▸ PROMPT: Only the lines below from the one containing "<tr><td>Syn Nets</td><td>174</td></tr>" to the one containing "<tr><td>Cell types with" should be repeated, both included and unchanged.

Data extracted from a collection
• • • • • • •

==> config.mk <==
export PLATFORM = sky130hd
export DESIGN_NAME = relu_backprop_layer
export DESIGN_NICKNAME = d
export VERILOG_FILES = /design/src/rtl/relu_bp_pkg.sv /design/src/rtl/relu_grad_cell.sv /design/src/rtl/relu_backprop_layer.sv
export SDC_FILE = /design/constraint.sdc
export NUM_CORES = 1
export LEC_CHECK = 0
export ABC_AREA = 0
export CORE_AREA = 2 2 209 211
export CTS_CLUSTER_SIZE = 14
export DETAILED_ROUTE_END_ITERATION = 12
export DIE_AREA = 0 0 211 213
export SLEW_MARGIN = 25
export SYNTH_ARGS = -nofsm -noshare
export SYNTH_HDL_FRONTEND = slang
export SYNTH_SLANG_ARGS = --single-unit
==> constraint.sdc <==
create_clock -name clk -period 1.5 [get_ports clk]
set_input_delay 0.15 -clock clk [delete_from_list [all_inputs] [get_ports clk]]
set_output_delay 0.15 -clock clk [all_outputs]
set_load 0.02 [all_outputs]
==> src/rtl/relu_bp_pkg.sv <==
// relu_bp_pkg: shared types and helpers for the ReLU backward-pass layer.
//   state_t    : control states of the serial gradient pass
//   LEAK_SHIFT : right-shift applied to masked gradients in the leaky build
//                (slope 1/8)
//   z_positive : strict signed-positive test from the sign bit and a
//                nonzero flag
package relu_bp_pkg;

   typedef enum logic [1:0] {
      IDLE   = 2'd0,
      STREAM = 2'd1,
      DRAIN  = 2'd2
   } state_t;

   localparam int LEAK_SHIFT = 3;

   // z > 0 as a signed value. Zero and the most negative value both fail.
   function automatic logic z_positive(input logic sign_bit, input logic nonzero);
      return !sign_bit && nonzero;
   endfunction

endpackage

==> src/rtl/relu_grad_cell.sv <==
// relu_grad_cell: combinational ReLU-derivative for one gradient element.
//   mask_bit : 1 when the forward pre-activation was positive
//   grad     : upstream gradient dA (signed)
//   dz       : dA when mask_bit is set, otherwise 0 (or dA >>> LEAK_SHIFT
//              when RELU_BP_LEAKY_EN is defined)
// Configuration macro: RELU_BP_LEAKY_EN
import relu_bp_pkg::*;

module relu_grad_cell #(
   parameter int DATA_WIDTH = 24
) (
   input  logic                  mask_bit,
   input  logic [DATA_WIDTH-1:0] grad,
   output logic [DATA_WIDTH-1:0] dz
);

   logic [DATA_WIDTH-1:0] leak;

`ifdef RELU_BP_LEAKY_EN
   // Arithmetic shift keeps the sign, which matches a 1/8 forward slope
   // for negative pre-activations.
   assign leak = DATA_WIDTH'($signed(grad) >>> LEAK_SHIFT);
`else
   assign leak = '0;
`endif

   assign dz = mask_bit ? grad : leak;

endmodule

• • • • • • •

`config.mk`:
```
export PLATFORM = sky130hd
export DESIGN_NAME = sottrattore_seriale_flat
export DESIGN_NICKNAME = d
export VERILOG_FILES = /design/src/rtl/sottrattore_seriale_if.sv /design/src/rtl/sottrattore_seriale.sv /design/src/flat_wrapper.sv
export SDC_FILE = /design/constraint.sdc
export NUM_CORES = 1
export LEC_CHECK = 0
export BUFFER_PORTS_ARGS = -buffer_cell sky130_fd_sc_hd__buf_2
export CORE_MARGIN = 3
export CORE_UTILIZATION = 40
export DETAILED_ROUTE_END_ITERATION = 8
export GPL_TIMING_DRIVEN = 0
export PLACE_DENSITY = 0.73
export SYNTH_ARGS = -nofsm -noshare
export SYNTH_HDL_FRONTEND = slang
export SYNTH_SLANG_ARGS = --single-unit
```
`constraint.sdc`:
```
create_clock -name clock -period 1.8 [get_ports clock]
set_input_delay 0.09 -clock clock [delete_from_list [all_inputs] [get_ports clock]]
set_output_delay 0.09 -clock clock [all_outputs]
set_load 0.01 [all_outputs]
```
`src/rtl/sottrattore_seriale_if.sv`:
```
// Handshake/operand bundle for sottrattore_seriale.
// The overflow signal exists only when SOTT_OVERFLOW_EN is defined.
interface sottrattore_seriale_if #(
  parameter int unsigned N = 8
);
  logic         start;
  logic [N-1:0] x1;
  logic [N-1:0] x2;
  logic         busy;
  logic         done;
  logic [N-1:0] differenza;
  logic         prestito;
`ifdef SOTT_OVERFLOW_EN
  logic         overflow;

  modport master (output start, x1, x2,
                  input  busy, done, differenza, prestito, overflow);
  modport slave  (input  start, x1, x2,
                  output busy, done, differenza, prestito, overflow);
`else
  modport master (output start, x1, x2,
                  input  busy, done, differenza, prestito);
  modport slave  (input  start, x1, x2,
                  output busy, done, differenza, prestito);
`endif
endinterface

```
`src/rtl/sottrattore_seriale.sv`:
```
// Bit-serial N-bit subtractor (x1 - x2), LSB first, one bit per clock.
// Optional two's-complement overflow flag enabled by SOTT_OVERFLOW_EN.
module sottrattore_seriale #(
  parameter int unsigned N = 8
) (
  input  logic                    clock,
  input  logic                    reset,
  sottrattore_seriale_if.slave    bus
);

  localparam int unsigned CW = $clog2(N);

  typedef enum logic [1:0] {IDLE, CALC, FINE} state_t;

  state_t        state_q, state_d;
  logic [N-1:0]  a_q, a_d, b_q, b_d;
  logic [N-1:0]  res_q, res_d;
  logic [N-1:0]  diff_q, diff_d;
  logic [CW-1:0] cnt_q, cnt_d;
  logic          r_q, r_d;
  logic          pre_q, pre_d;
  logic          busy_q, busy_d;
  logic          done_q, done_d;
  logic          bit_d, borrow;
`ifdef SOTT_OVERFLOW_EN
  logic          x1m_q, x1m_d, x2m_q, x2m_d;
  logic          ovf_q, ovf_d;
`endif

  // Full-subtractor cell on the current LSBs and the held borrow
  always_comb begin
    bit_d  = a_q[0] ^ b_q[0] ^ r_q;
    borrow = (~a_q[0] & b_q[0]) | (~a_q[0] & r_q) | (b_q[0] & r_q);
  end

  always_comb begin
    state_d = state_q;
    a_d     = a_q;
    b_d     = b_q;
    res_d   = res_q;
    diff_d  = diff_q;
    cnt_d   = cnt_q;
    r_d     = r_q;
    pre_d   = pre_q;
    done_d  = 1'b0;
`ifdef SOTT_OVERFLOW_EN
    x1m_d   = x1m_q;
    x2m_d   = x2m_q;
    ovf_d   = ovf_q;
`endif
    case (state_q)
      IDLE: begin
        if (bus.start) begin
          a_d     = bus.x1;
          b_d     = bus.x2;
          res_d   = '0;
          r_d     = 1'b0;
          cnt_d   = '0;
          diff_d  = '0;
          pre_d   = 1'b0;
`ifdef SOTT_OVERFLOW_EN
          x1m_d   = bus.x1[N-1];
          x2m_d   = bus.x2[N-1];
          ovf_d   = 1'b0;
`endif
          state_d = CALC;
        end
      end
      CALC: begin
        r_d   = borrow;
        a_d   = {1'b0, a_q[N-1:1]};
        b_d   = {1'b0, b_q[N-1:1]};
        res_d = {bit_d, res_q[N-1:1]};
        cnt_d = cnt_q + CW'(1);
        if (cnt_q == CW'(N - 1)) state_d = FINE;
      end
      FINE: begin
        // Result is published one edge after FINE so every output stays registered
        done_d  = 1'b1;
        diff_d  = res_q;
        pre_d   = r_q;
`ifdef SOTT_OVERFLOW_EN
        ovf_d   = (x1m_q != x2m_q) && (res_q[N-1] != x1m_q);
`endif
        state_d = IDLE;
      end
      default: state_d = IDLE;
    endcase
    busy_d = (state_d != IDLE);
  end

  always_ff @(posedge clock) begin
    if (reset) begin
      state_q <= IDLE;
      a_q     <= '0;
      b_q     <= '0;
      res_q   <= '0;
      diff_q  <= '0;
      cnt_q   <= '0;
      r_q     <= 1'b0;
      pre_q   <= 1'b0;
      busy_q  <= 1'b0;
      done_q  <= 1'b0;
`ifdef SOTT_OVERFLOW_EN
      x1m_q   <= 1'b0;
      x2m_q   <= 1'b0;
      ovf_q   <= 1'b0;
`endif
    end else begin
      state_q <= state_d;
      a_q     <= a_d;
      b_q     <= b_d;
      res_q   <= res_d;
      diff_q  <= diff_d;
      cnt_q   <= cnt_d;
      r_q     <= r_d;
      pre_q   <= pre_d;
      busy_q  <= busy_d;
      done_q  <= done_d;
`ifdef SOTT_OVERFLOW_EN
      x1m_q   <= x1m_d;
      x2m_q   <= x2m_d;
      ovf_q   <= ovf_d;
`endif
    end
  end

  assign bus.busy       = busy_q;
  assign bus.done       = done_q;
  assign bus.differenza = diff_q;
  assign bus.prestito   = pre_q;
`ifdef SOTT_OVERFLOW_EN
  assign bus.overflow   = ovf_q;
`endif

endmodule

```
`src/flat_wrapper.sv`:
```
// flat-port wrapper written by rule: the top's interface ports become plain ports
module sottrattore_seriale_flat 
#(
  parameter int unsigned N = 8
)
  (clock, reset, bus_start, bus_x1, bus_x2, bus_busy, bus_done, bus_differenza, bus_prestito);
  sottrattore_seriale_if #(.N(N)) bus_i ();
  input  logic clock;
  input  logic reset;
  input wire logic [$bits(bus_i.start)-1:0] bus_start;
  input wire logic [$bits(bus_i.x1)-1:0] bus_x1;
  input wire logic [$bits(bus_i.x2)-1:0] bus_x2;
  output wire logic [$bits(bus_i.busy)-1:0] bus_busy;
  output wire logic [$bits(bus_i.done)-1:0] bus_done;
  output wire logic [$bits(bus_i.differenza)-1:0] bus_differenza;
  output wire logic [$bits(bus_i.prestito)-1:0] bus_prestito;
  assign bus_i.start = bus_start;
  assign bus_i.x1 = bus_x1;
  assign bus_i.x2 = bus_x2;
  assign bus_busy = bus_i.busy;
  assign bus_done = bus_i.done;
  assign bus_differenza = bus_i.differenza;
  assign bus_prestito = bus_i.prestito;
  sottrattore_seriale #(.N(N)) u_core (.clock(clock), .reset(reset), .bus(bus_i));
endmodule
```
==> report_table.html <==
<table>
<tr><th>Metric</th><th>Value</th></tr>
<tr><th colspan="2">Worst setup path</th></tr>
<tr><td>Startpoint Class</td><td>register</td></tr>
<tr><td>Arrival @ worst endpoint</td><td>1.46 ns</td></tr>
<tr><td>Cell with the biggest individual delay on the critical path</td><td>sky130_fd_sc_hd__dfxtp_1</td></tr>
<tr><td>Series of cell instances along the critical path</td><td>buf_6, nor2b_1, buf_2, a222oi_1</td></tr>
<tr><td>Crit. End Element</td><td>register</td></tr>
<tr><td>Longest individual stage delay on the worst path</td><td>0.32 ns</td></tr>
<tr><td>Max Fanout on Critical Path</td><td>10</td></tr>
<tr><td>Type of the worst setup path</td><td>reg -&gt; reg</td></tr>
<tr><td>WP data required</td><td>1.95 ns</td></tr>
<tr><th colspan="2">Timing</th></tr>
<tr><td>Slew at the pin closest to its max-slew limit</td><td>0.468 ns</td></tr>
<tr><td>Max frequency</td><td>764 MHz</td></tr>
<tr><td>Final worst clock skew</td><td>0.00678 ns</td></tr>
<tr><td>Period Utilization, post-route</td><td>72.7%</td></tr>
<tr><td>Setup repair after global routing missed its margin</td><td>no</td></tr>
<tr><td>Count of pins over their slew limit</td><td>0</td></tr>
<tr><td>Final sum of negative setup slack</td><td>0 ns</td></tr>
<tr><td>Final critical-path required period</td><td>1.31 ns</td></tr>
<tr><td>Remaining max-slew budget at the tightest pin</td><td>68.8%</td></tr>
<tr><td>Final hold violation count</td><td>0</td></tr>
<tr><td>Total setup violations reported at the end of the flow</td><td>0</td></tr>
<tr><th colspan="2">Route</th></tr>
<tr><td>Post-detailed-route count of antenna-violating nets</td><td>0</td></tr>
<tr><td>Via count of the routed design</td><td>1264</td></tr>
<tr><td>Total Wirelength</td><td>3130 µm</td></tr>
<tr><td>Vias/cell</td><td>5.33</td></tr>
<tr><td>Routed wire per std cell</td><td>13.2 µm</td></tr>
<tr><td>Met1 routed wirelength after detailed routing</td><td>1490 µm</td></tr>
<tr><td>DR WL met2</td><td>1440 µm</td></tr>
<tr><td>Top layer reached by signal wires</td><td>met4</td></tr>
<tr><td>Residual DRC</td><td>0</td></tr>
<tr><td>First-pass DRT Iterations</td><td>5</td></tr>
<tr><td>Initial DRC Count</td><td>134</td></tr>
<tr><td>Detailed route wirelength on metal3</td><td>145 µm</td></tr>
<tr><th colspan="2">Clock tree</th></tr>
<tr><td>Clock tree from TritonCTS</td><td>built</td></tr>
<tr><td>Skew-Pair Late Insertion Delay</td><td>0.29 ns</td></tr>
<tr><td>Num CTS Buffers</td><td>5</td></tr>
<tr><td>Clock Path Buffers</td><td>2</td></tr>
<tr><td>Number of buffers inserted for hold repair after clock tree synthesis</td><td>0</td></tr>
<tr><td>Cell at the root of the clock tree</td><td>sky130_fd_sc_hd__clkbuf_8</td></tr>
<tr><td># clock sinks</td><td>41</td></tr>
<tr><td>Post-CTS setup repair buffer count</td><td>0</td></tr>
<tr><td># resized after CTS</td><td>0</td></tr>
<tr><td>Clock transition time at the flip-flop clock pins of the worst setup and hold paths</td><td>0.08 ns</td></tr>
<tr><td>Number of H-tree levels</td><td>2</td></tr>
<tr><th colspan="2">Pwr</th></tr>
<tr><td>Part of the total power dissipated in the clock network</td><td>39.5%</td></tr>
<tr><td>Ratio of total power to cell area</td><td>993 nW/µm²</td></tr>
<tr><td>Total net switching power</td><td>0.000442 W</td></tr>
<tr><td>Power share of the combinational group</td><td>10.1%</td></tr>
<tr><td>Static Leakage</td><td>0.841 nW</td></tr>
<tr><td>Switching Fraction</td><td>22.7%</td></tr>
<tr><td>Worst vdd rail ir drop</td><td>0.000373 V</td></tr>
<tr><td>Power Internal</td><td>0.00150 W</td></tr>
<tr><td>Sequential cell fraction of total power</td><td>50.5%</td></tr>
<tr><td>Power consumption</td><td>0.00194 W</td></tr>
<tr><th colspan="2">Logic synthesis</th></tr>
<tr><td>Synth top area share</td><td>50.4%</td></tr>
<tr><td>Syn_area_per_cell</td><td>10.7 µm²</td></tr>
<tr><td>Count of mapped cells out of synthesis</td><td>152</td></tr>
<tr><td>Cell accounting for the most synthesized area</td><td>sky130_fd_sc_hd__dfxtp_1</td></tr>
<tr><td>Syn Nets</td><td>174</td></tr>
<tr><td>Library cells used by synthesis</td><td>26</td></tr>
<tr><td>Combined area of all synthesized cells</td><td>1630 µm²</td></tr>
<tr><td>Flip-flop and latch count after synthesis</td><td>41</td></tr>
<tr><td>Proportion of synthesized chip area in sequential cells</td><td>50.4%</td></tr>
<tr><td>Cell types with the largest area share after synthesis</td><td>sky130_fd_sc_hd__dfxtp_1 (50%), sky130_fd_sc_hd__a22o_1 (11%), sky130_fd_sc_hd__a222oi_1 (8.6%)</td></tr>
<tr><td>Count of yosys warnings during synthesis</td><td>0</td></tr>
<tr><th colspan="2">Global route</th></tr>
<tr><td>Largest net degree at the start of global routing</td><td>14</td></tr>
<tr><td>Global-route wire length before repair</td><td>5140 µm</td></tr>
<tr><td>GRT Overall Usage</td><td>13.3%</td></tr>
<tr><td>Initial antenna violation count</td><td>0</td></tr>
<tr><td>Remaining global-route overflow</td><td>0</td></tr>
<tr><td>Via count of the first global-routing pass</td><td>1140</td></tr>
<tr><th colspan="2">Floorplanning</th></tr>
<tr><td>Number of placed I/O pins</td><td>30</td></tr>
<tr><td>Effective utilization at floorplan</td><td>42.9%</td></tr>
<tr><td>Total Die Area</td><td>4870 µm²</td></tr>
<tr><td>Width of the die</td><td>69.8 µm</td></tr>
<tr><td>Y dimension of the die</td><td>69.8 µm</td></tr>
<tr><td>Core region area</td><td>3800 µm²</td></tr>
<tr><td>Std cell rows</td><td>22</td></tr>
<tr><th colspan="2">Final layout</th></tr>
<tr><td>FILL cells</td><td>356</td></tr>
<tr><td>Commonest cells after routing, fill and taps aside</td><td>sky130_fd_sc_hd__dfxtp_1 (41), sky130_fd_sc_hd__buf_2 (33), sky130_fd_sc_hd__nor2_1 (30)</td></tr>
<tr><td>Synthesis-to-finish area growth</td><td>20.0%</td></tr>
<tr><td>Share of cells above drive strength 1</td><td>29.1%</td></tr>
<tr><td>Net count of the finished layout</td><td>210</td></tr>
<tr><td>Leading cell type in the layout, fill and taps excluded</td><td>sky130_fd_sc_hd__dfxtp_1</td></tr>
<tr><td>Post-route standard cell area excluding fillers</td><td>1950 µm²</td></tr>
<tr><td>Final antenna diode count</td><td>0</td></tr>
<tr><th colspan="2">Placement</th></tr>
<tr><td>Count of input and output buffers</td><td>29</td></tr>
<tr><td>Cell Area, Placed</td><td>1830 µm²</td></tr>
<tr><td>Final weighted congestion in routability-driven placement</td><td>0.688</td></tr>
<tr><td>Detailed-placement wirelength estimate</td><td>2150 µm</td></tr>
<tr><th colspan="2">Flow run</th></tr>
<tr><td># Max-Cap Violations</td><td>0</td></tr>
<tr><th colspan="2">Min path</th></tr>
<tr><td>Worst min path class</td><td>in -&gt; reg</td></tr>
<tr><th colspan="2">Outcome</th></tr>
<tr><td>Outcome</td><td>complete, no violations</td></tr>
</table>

• • • • • • •

▸ WRITTEN RESPONSE:
<tr><td>Syn Nets</td><td>174</td></tr>
<tr><td>Library cells used by synthesis</td><td>26</td></tr>
<tr><td>Combined area of all synthesized cells</td><td>1630 µm²</td></tr>
<tr><td>Flip-flop and latch count after synthesis</td><td>41</td></tr>
<tr><td>Proportion of synthesized chip area in sequential cells</td><td>50.4%</td></tr>
<tr><td>Cell types with the largest area share after synthesis</td><td>sky130_fd_sc_hd__dfxtp_1 (50%), sky130_fd_sc_hd__a22o_1 (11%), sky130_fd_sc_hd__a222oi_1 (8.6%)</td></tr>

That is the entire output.